Analysis and Improvement on Knowledge Representation Model of XBRL

Analysis and improvement on knowledge representation model of XBRL

Ji Ma, Shuang Zhang Research Center of Finance Sciences and Technology Graduate University of the Chinese Academic of Sciences

Abstract: In this paper, we introduce the basic concepts and principles of XBRL (eXtensible Business Reporting Language), describe the knowledge representation model of the specifications such as XBRL2.1, Dimensions1.0, XBRL Generic Links1.0 and Formula1.0. We analyzed the limitations of these models. Then we developed a more generic knowledge representation model based on the requirements of business report representation. We aim to improve its extensibility and capability of representation, and reduce its redundancy.

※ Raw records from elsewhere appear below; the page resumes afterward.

`config.mk`:
```
export PLATFORM = sky130hd
export DESIGN_NAME = csr_access_unit_flat
export DESIGN_NICKNAME = d
export VERILOG_FILES = /design/src/rtl/csr_access_unit_pkg.sv /design/src/rtl/csr_access_unit_if.sv /design/src/rtl/csr_access_unit_rmw_alu.sv /design/src/rtl/csr_access_unit.sv /design/src/flat_wrapper.sv
export SDC_FILE = /design/constraint.sdc
export NUM_CORES = 1
export LEC_CHECK = 0
export ABC_CLOCK_PERIOD_IN_PS = 21000
export CAP_MARGIN = 10
export CORE_ASPECT_RATIO = 0.8
export CORE_MARGIN = 3
export CORE_UTILIZATION = 50
export CTS_CLUSTER_DIAMETER = 80
export CTS_CLUSTER_SIZE = 24
export DETAILED_ROUTE_END_ITERATION = 12
export GPL_TIMING_DRIVEN = 0
export PLACE_DENSITY = 0.85
export SETUP_SLACK_MARGIN = 0.5
export SLEW_MARGIN = 20
export SYNTH_ARGS = -nofsm -noshare
export SYNTH_HDL_FRONTEND = slang
export SYNTH_SLANG_ARGS = --single-unit
export TNS_END_PERCENT = 20
```
`constraint.sdc`:
```
create_clock -name clk_i -period 21 [get_ports clk_i]
set_input_delay 4.2 -clock clk_i [delete_from_list [all_inputs] [get_ports clk_i]]
set_output_delay 4.2 -clock clk_i [all_outputs]
set_load 0.05 [all_outputs]
```
`src/rtl/csr_access_unit_pkg.sv`:
```
// Shared CSR definitions: op encoding, trap cause, and address classification.
// Used by the CSR access unit and its read-modify-write datapath.
package csr_access_unit_pkg;

    typedef enum logic [1:0] {
        CSR_OP_NONE = 2'd0,
        CSR_OP_RW   = 2'd1,
        CSR_OP_RS   = 2'd2,
        CSR_OP_RC   = 2'd3
    } csr_op_e;

    localparam logic [31:0] CSR_CAUSE_ILLEGAL_INSTR = 32'd2;

    localparam logic [11:0] CSR_MTVEC     = 12'h305;
    localparam logic [11:0] CSR_MSCRATCH  = 12'h340;
    localparam logic [11:0] CSR_MEPC      = 12'h341;
    localparam logic [11:0] CSR_MCAUSE    = 12'h342;
    localparam logic [11:0] CSR_MTVAL     = 12'h343;
    localparam logic [11:0] CSR_MCYCLE    = 12'hB00;
    localparam logic [11:0] CSR_MINSTRET  = 12'hB02;
    localparam logic [11:0] CSR_MCYCLEH   = 12'hB80;
    localparam logic [11:0] CSR_MINSTRETH = 12'hB82;

    function automatic logic csr_is_implemented(input logic [11:0] addr);
        return (addr == CSR_MTVEC)    || (addr == CSR_MSCRATCH) ||
               (addr == CSR_MEPC)     || (addr == CSR_MCAUSE)   ||
               (addr == CSR_MTVAL)    || (addr == CSR_MCYCLE)   ||
               (addr == CSR_MCYCLEH)  || (addr == CSR_MINSTRET) ||
               (addr == CSR_MINSTRETH);
    endfunction

    // Counters are treated as read-only here alongside the 2'b11 address space.
    function automatic logic csr_is_readonly(input logic [11:0] addr);
        return (addr[11:10] == 2'b11)  ||
               (addr == CSR_MCYCLE)    || (addr == CSR_MCYCLEH) ||
               (addr == CSR_MINSTRET)  || (addr == CSR_MINSTRETH);
    endfunction

endpackage

```
`src/rtl/csr_access_unit_if.sv`:
```
// Request/response handshake between execute, the CSR access unit and writeback.
// master drives requests and accepts responses; slave is the access unit.
interface csr_access_unit_if;

    logic        req_valid;
    logic        req_ready;
    logic [1:0]  req_op;
    logic        req_use_imm;
    logic [31:0] req_rs1_data;
    logic [4:0]  req_uimm;
    logic        req_rs1_is_x0;
    logic        req_rd_is_x0;
    logic [11:0] req_addr;
    logic [31:0] req_pc;

    logic        rsp_valid;
    logic        rsp_ready;
    logic [31:0] rsp_rdata;
    logic        rsp_trap;
    logic [31:0] rsp_mcause;
    logic [31:0] rsp_trap_pc;

    modport master (
        output req_valid, req_op, req_use_imm, req_rs1_data, req_uimm,
               req_rs1_is_x0, req_rd_is_x0, req_addr, req_pc, rsp_ready,
        input  req_ready, rsp_valid, rsp_rdata, rsp_trap, rsp_mcause,
               rsp_trap_pc
    );

    modport slave (
        input  req_valid, req_op, req_use_imm, req_rs1_data, req_uimm,
               req_rs1_is_x0, req_rd_is_x0, req_addr, req_pc, rsp_ready,
        output req_ready, rsp_valid, rsp_rdata, rsp_trap, rsp_mcause,
               rsp_trap_pc
    );

endinterface

```
`src/rtl/csr_access_unit_rmw_alu.sv`:
```
// Zicsr read-modify-write datapath: combines source operand with the old value.
// Field masking is left to the CSR file.
module csr_rmw_alu
    import csr_access_unit_pkg::*;
(
    input  csr_op_e     i_op,
    input  logic [31:0] i_src,
    input  logic [31:0] i_old,
    output logic [31:0] o_wdata
);

    always_comb begin
        o_wdata = i_src;
        unique case (i_op)
            CSR_OP_RW: o_wdata = i_src;
            CSR_OP_RS: o_wdata = i_old | i_src;
            CSR_OP_RC: o_wdata = i_old & ~i_src;
            default:   o_wdata = i_src;
        endcase
    end

endmodule

```
`src/rtl/csr_access_unit.sv`:
```
// CSR access unit: accepts one Zicsr op, reads, checks legality, writes once,
// and returns the old value or an illegal-instruction trap.
module csr_access_unit
    import csr_access_unit_pkg::*;
#(
    parameter logic [31:0] ILLEGAL_CAUSE = CSR_CAUSE_ILLEGAL_INSTR,
    parameter bit          CHECK_ADDR    = 1'b1
) (
    input  logic             clk_i,
    input  logic             rst_i,
    input  logic             flush_i,
    csr_access_unit_if.slave bus,
    output logic [11:0]      csr_raddr_o,
    input  logic [31:0]      csr_rdata_i,
    output logic             csr_we_o,
    output logic [11:0]      csr_waddr_o,
    output logic [31:0]      csr_wdata_o
);

    typedef enum logic [1:0] {
        S_IDLE,
        S_READ,
        S_WRITE,
        S_RESP
    } state_e;

    state_e      r_state;
    csr_op_e     r_op;
    logic        r_use_imm;
    logic [31:0] r_rs1;
    logic [4:0]  r_uimm;
    logic        r_rs1_x0;
    logic        r_rd_x0;
    logic [11:0] r_addr;
    logic [31:0] r_pc;
    logic [31:0] r_old;
    logic        r_ready;
    logic        r_we;
    logic [31:0] r_wdata;
    logic        r_rsp_valid;
    logic        r_rsp_trap;
    logic [31:0] r_rsp_rdata;
    logic [31:0] r_rsp_mcause;
    logic [31:0] r_rsp_pc;

    logic [31:0] w_src;
    logic        w_src_nz;
    logic        w_wr_needed;
    logic        w_impl;
    logic        w_illegal;
    logic        w_do_write;
    logic [31:0] w_old;
    logic [31:0] w_wdata;

    assign w_src       = r_use_imm ? {27'b0, r_uimm} : r_rs1;
    assign w_src_nz    = r_use_imm ? (r_uimm != '0) : !r_rs1_x0;
    assign w_wr_needed = (r_op == CSR_OP_RW) || w_src_nz;
    assign w_impl      = csr_is_implemented(r_addr);
    assign w_illegal   = (r_op == CSR_OP_NONE) ||
                         (CHECK_ADDR && !w_impl) ||
                         (w_wr_needed && csr_is_readonly(r_addr));
    // Unimplemented CSRs read as zero and drop writes when not trapping.
    assign w_old       = w_impl ? csr_rdata_i : '0;
    assign w_do_write  = w_wr_needed && w_impl;

    csr_rmw_alu u_alu (
        .i_op   (r_op),
        .i_src  (w_src),
        .i_old  (w_old),
        .o_wdata(w_wdata)
    );

    always_ff @(posedge clk_i or posedge rst_i) begin
        if (rst_i) begin
            r_state      <= S_IDLE;
            r_op         <= CSR_OP_NONE;
            r_use_imm    <= 1'b0;
            r_rs1        <= '0;
            r_uimm       <= '0;
            r_rs1_x0     <= 1'b0;
            r_rd_x0      <= 1'b0;
            r_addr       <= '0;
            r_pc         <= '0;
            r_old        <= '0;
            r_ready      <= 1'b1;
            r_we         <= 1'b0;
            r_wdata      <= '0;
            r_rsp_valid  <= 1'b0;
            r_rsp_trap   <= 1'b0;
            r_rsp_rdata  <= '0;
            r_rsp_mcause <= '0;
            r_rsp_pc     <= '0;
        end else begin
            unique case (r_state)
                S_IDLE: begin
                    if (bus.req_valid && !flush_i) begin
                        r_op      <= csr_op_e'(bus.req_op);
                        r_use_imm <= bus.req_use_imm;
                        r_rs1     <= bus.req_rs1_data;
                        r_uimm    <= bus.req_uimm;
                        r_rs1_x0  <= bus.req_rs1_is_x0;
                        r_rd_x0   <= bus.req_rd_is_x0;
                        r_addr    <= bus.req_addr;
                        r_pc      <= bus.req_pc;
                        r_ready   <= 1'b0;
                        r_state   <= S_READ;
                    end
                end
                S_READ: begin
                    if (flush_i) begin
                        r_ready <= 1'b1;
                        r_state <= S_IDLE;
                    end else begin
                        r_old <= w_old;
                        if (w_illegal) begin
                            r_rsp_valid  <= 1'b1;
                            r_rsp_trap   <= 1'b1;
                            r_rsp_mcause <= ILLEGAL_CAUSE;
                            r_rsp_pc     <= r_pc;
                            r_rsp_rdata  <= '0;
                            r_state      <= S_RESP;
                        end else if (w_do_write) begin
                            r_we    <= 1'b1;
                            r_wdata <= w_wdata;
                            r_state <= S_WRITE;
                        end else begin
                            r_rsp_valid  <= 1'b1;
                            r_rsp_trap   <= 1'b0;
                            r_rsp_mcause <= '0;
                            r_rsp_pc     <= '0;
                            r_rsp_rdata  <= r_rd_x0 ? '0 : w_old;
                            r_state      <= S_RESP;
                        end
                    end
                end
                S_WRITE: begin
                    r_we         <= 1'b0;
                    r_wdata      <= '0;
                    r_rsp_valid  <= 1'b1;
                    r_rsp_trap   <= 1'b0;
                    r_rsp_mcause <= '0;
                    r_rsp_pc     <= '0;
                    r_rsp_rdata  <= r_rd_x0 ? '0 : r_old;
                    r_state      <= S_RESP;
                end
                S_RESP: begin
                    if (bus.rsp_ready) begin
                        r_rsp_valid  <= 1'b0;
                        r_rsp_trap   <= 1'b0;
                        r_rsp_mcause <= '0;
                        r_rsp_pc     <= '0;
                        r_rsp_rdata  <= '0;
                        r_ready      <= 1'b1;
                        r_state      <= S_IDLE;
                    end
                end
                default: begin
                    r_ready <= 1'b1;
                    r_state <= S_IDLE;
                end
            endcase
        end
    end

    assign bus.req_ready   = r_ready;
    assign bus.rsp_valid   = r_rsp_valid;
    assign bus.rsp_trap    = r_rsp_trap;
    assign bus.rsp_rdata   = r_rsp_rdata;
    assign bus.rsp_mcause  = r_rsp_mcause;
    assign bus.rsp_trap_pc = r_rsp_pc;

    assign csr_raddr_o = r_addr;
    assign csr_we_o    = r_we;
    assign csr_waddr_o = r_addr;
    assign csr_wdata_o = r_wdata;

endmodule

```
`src/flat_wrapper.sv`:
```
// flat-port wrapper written by rule: the top's interface ports become plain ports
module csr_access_unit_flat import csr_access_unit_pkg::*;
#(
    parameter logic [31:0] ILLEGAL_CAUSE = CSR_CAUSE_ILLEGAL_INSTR,
    parameter bit          CHECK_ADDR    = 1'b1
)
  (clk_i, rst_i, flush_i, csr_raddr_o, csr_rdata_i, csr_we_o, csr_waddr_o, csr_wdata_o, bus_req_valid, bus_req_op, bus_req_use_imm, bus_req_rs1_data, bus_req_uimm, bus_req_rs1_is_x0, bus_req_rd_is_x0, bus_req_addr, bus_req_pc, bus_rsp_ready, bus_req_ready, bus_rsp_valid, bus_rsp_rdata, bus_rsp_trap, bus_rsp_mcause, bus_rsp_trap_pc);
  csr_access_unit_if bus_i ();
  input  logic clk_i;
  input  logic rst_i;
  input  logic flush_i;
  output logic [11:0] csr_raddr_o;
  input  logic [31:0] csr_rdata_i;
  output logic csr_we_o;
  output logic [11:0] csr_waddr_o;
  output logic [31:0] csr_wdata_o;
  input wire logic [$bits(bus_i.req_valid)-1:0] bus_req_valid;
  input wire logic [$bits(bus_i.req_op)-1:0] bus_req_op;
  input wire logic [$bits(bus_i.req_use_imm)-1:0] bus_req_use_imm;
  input wire logic [$bits(bus_i.req_rs1_data)-1:0] bus_req_rs1_data;
  input wire logic [$bits(bus_i.req_uimm)-1:0] bus_req_uimm;
  input wire logic [$bits(bus_i.req_rs1_is_x0)-1:0] bus_req_rs1_is_x0;
  input wire logic [$bits(bus_i.req_rd_is_x0)-1:0] bus_req_rd_is_x0;
  input wire logic [$bits(bus_i.req_addr)-1:0] bus_req_addr;
  input wire logic [$bits(bus_i.req_pc)-1:0] bus_req_pc;
  input wire logic [$bits(bus_i.rsp_ready)-1:0] bus_rsp_ready;
  output wire logic [$bits(bus_i.req_ready)-1:0] bus_req_ready;
  output wire logic [$bits(bus_i.rsp_valid)-1:0] bus_rsp_valid;
  output wire logic [$bits(bus_i.rsp_rdata)-1:0] bus_rsp_rdata;
  output wire logic [$bits(bus_i.rsp_trap)-1:0] bus_rsp_trap;
  output wire logic [$bits(bus_i.rsp_mcause)-1:0] bus_rsp_mcause;
  output wire logic [$bits(bus_i.rsp_trap_pc)-1:0] bus_rsp_trap_pc;
  assign bus_i.req_valid = bus_req_valid;
  assign bus_i.req_op = bus_req_op;
  assign bus_i.req_use_imm = bus_req_use_imm;
  assign bus_i.req_rs1_data = bus_req_rs1_data;
  assign bus_i.req_uimm = bus_req_uimm;
  assign bus_i.req_rs1_is_x0 = bus_req_rs1_is_x0;
  assign bus_i.req_rd_is_x0 = bus_req_rd_is_x0;
  assign bus_i.req_addr = bus_req_addr;
  assign bus_i.req_pc = bus_req_pc;
  assign bus_i.rsp_ready = bus_rsp_ready;
  assign bus_req_ready = bus_i.req_ready;
  assign bus_rsp_valid = bus_i.rsp_valid;
  assign bus_rsp_rdata = bus_i.rsp_rdata;
  assign bus_rsp_trap = bus_i.rsp_trap;
  assign bus_rsp_mcause = bus_i.rsp_mcause;
  assign bus_rsp_trap_pc = bus_i.rsp_trap_pc;
  csr_access_unit #(.ILLEGAL_CAUSE(ILLEGAL_CAUSE), .CHECK_ADDR(CHECK_ADDR)) u_core (.clk_i(clk_i), .rst_i(rst_i), .flush_i(flush_i), .bus(bus_i), .csr_raddr_o(csr_raddr_o), .csr_rdata_i(csr_rdata_i), .csr_we_o(csr_we_o), .csr_waddr_o(csr_waddr_o), .csr_wdata_o(csr_wdata_o));
endmodule
```
==> metrics.md, run 1 <==
| Metric | Value |
|---|---|
| Status | `complete, no violations` |
| Leakage | `5.84 nW` |
| Final TNS setup | `0 ns` |
| Yosys warnings | `0` |
| Crit Path Class | `primary input to flip-flop` |
| Core Util, Final | `0.689` |
| Highest Signal Layer | `met4` |
| Met1 WL | `11.8 mm` |
| Diodes inserted | `0` |
| Die Y | `132 um` |
| GPL Wtd Cong | `0.888` |
| Most common cell after layout, fill and taps aside | `clkdlybuf4s50_1` |
| Cell Area, Placed | `12900 um2` |
| Hold WC Path Type | `flip-flop to flip-flop` |
| Final Hold Fails | `0` |
| Initial antenna violation count | `0` |
| Met2 wire length | `12.6 mm` |
| Worst path required time | `21.36 ns` |
| CTS resizes | `0` |
| Clock sinks | `220` |
| Setup Buffers After CTS | `0` |
| Peak VDD IR | `0.109 mV` |
| Final instance area | `13300 um2` |
| Flops & latches, synth | `220` |
| Worst-path clk slew | `0.10 ns` |
| Final worst path period share | `0.314` |
| Worst-case clock buffer depth | `3` |
| Cts hold-fix bufs | `0` |
| Area of the multi-input gates | `3930 um2` |
| Post-synthesis sequential area ratio | `0.554` |
| Mapped Area | `9940 um2` |
| Largest net degree at the start of global routing | `83` |
| Grt ovf | `0` |
| I/O Buffers | `247` |
| MaxCap Viol Count | `0` |
| Rel. slew slack | `0.382` |
| Fin nets | `1277` |
| Synthesis-to-finish area growth | `33.5%` |
| Number of fill cells | `1478` |
| Routed wl met3 | `2.51 mm` |
| Vias in the first global route | `7738` |
| Synth Flop Type | `dfrtp_1` |
| Pwr dens | `128 nW/um2` |
| Tmin final | `6.59 ns` |
| 1st-pass router iterations | `5` |
| TritonCTS clock tree | `built` |
| Die Wd | `164 um` |
| Crit end category | `flip-flop` |
| Top achievable clock speed | `152 MHz` |
| Worst skew pair latency | `0.47 ns` |
| Final routed DRC violation total | `0` |
| Number of DRC markers in iteration 0 | `546` |
| # IOs | `279` |
| H-tree levels | `1` |
| RSZ-0062 raised after global routing | `no` |
| Ratio of cells with drive above 1 in the final layout | `0.172` |
| Critical Path Fanout Max | `10` |
| Mapped Cells | `860` |
| Register area | `5510 um2` |
| Clock Root Buffer | `clkbuf_16` |
| Core area | `19300 um2` |
| Via-per-instance ratio | `5.59` |
| Post-Syn Area per Cell | `11.6 um2` |
| Cell variety after synth | `41` |
| Final setup violating endpoints | `0` |
| Overall global routing resource usage | `0.251` |
| Minimum hold slack | `0.484 ns` |
| Num CTS Buffers | `13` |
| Row count | `45` |
| First-pass GRT wire length | `43.1 mm` |
| Hpwl dp | `20.4 mm` |
| Number of synthesized flops with an enable pin | `0` |
| Crit path DAT | `6.95 ns` |
| Drt wl/cell | `19.6 um` |
| Clock skew | `0.0203 ns` |
| Via count | `7909` |
| Post-synth ARST share | `1.00` |
| Initial core utilization | `0.516` |
| Final Max Tran Viols | `0` |
| Measured slew at the worst slew-check pin | `0.919 ns` |
| Commonest non-fill, non-tap cells in the layout | `clkdlybuf4s50_1 (247), dfrtp_1 (219), nand2_1 (139), mux2_2 (117), clkbuf_1 (48)` |
| Post-Route WL | `27.7 mm` |
| CP Launch Type | `primary input` |
| DIE AREA | `21600 um2` |
| Antenna-violating nets left | `0` |
==> layout make-up <==
type / instances / share of cell area
Sequential cell: 220 / 0.415
Clock inverter: 2 / 0.00189
Tap cell: 258 / 0.0243
Timing Repair Buffer: 249 / 0.190
Clock buffer: 16 / 0.0254
Buffer: 106 / 0.0457
Multi-Input combinational cell: 561 / 0.296
Inverter: 3 / 0.00141
==> cells by family after synthesis <==
| logic type | count (synthesis) | share of synthesized area |
|---|---|---|
| AND/OR/NAND/NOR | 230 | 0.104 |
| flip-flops | 220 | 0.554 |
| multiplexers | 155 | 0.171 |
| AO/OA/AOI/OAI | 145 | 0.108 |
| buffers and inverters | 109 | 0.0622 |
| other | 1 | 0.000377 |
==> critical path: stages <==
cell and delay [ns]:
clkdlybuf4s50_1 0.48, nand2_1 0.07, nor3_1 0.63, clkbuf_1 0.61
clkbuf_1 0.55, mux2_2 0.40
==> synthesized netlist by cell type, types with 2 or more instances <==
master    count  area share
o21a_1        3      0.0023
a22o_1       32       0.028
dfrtp_1     219        0.55
a31oi_1       5      0.0031
o21ai_0      36       0.018
nor3_1        4      0.0020
buf_6         4      0.0045
nor2_1       12      0.0045
nand2_1     139       0.052
mux2i_1      38       0.038
nand3_1      33       0.017
mux2_2      117        0.13
buf_1         2     0.00076
buf_4        44       0.033
clkbuf_1     45       0.017
and2_1        2      0.0013
a32oi_1      27       0.024
nand2b_1     31       0.020
inv_1         3      0.0011
buf_2        11      0.0055
a21oi_1       2      0.0010
o31ai_1      32       0.024
==> flip-flops by register name, indices dropped and copies added, names as in the netlist, 2 cells and up, named ones only <==
register / cells
u_core.bus.rsp_rdata: 32
u_core.bus.rsp_trap_pc: 32
u_core.csr_raddr_o: 12
u_core.csr_wdata_o: 32
u_core.r_old: 32
u_core.r_op: 2
u_core.r_pc: 32
u_core.r_rs1: 32
u_core.r_uimm: 5
==> path summary, 6_finish.rpt <==
kind | from | to | slack (ns) | cells after the start
setup / recovery | bus_req_valid | u_core.r_rs1[11] | 14.41 | 6
hold / removal | u_core.r_pc[17] | u_core.bus.rsp_trap_pc[17] | 0.48 | 1
setup reg to reg | u_core.r_state[0] | u_core.r_rs1[11] | 17.95 | 7
hold reg to reg | u_core.r_pc[17] | u_core.bus.rsp_trap_pc[17] | 0.48 | 1
max in group asynchronous | rst_i | u_core.bus.req_ready | 16.02 | 3
min in group asynchronous | rst_i | u_core.bus.rsp_trap_pc[30] | 4.21 | 2
==> power by group <==
group / internal [W] / switching (W) / total [W]
clock: 0.000117 / 0.000141 / 0.000258
sequential: 0.000548 / 0.0000889 / 0.000637
combinational: 0.000314 / 0.000491 / 0.000805
==> metal layers <==
layer	up-vias	GRT usage
li1	3563	-
met1	3937	0.359
met2	358	0.381
met3	51	0.0644
met4	0	0.0728
met5	-	0
==> per-stage QoR <==
stage / cells / worst slack (ns) / power [W]
2_1_floorplan: 890 / 10.78 / 0.00118
3_3_place_gp: 1395 / 7.92 / 0.00142
3_5_place_dp: 1397 / 13.86 / 0.00145
4_1_cts: 1415 / 14.36 / 0.00171
5_1_grt: 1415 / 14.25 / 0.00179
6_report: 1415 / 14.41 / 0.00170
No activity file was read; power rests on OpenSTA's default activity.
==> run 2, diff against run 1 <==
--- a/config.mk
+++ b/config.mk
@@ -5,16 +5,16 @@
 export SDC_FILE = /design/constraint.sdc
 export NUM_CORES = 1
 export LEC_CHECK = 0
-export ABC_CLOCK_PERIOD_IN_PS = 21000
+export ABC_CLOCK_PERIOD_IN_PS = 6700
 export CAP_MARGIN = 10
 export CORE_ASPECT_RATIO = 0.8
 export CORE_MARGIN = 3
-export CORE_UTILIZATION = 50
+export CORE_UTILIZATION = 48
 export CTS_CLUSTER_DIAMETER = 80
 export CTS_CLUSTER_SIZE = 24
 export DETAILED_ROUTE_END_ITERATION = 12
 export GPL_TIMING_DRIVEN = 0
-export PLACE_DENSITY = 0.85
+export PLACE_DENSITY = 0.82
 export SETUP_SLACK_MARGIN = 0.5
 export SLEW_MARGIN = 20
 export SYNTH_ARGS = -nofsm -noshare
==> constraint.sdc (replaced) <==
create_clock -name clk_i -period 6.7 [get_ports clk_i]
set_input_delay 1.34 -clock clk_i [delete_from_list [all_inputs] [get_ports clk_i]]
set_output_delay 1.34 -clock clk_i [all_outputs]
set_load 0.05 [all_outputs]
==> run 2 against run 1 <==
- final area is 0.89% higher
- global-route usage is 1.1 points lower
- utilization down 2.3 points
- register-to-register slack got worse by 14 ns
- flip-flop and latch count unchanged
- setup slack got worse by 12 ns
- cell count rose by 0.64%
- clock skew grew 0.0091 ns
- sequential power grew to 3.1 times the previous value
- critical path depth unchanged
- first-iteration DRC count is 12% higher
- sequential share of layout area fell by 0.37 points
- largest cell class unchanged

Keywords: XBRL, Knowledge Representation, Financial Report, XML

1 Introduction

Accompanying by widely applying of computer systems, software systems are facing more and more complex requirements. From 2000, in the field of financial report representation, the United States Institute of Certified Public Accountants (AICPA) launched XBRL (eXtensible Business Reporting Language) plan, in order to achieve a goal that the software can identify and handle different financial reports adapting to the changes in financial report rules without re-development. Nowadays, software applications mainly focus on displaying, editing, storing and transferring financial report. After several years’ development, XBRL has been developed as a knowledge representation architecture, which includes XBRL 2.1 Specification and some other specifications. This paper will analyze the XBRL specifications and their limitations, and propose ideas for improving those limitations.

2 Knowledge and Knowledge Representation

There are lots of definitions about knowledge. Generally speaking, knowledge is considered as a subset of information, the information refined. In the field of knowledge representation, there are two classical theories which are Semantic Network and Ontology. Both the Semantic Network and Ontology is ways of representing knowledge; they can be described by directed graph with tags. Ontology, which human being learns the world by, is a concept of philosophy. In 1991, Neches and his partners introduced the Ontology into field of AI (artificial intelligence)[9]. Guarinol uses the degree of precision and level of domain dependence as criteria for classification of ontology[11]. There are four levels of ontology, namely top-level, domain, task and application. Ontology applies a reusing mechanism to describe knowledge, which focuses on the common features of knowledge. In another word, ontology is a specification of sharing concept description. It is a domain knowledge oriented conceptual model. Comparing with Ontology, Semantic Network is more flexible to describe knowledge and semanteme even natural language. However Ontology is more competent in domain knowledge representation which means describe precise and well-organized knowledge. XBRL is one of Ontological applications, which comes from the requirement of expressing financial reporting at first, and then expanding to other similar reporting domain to describe the organized knowledge in those domains.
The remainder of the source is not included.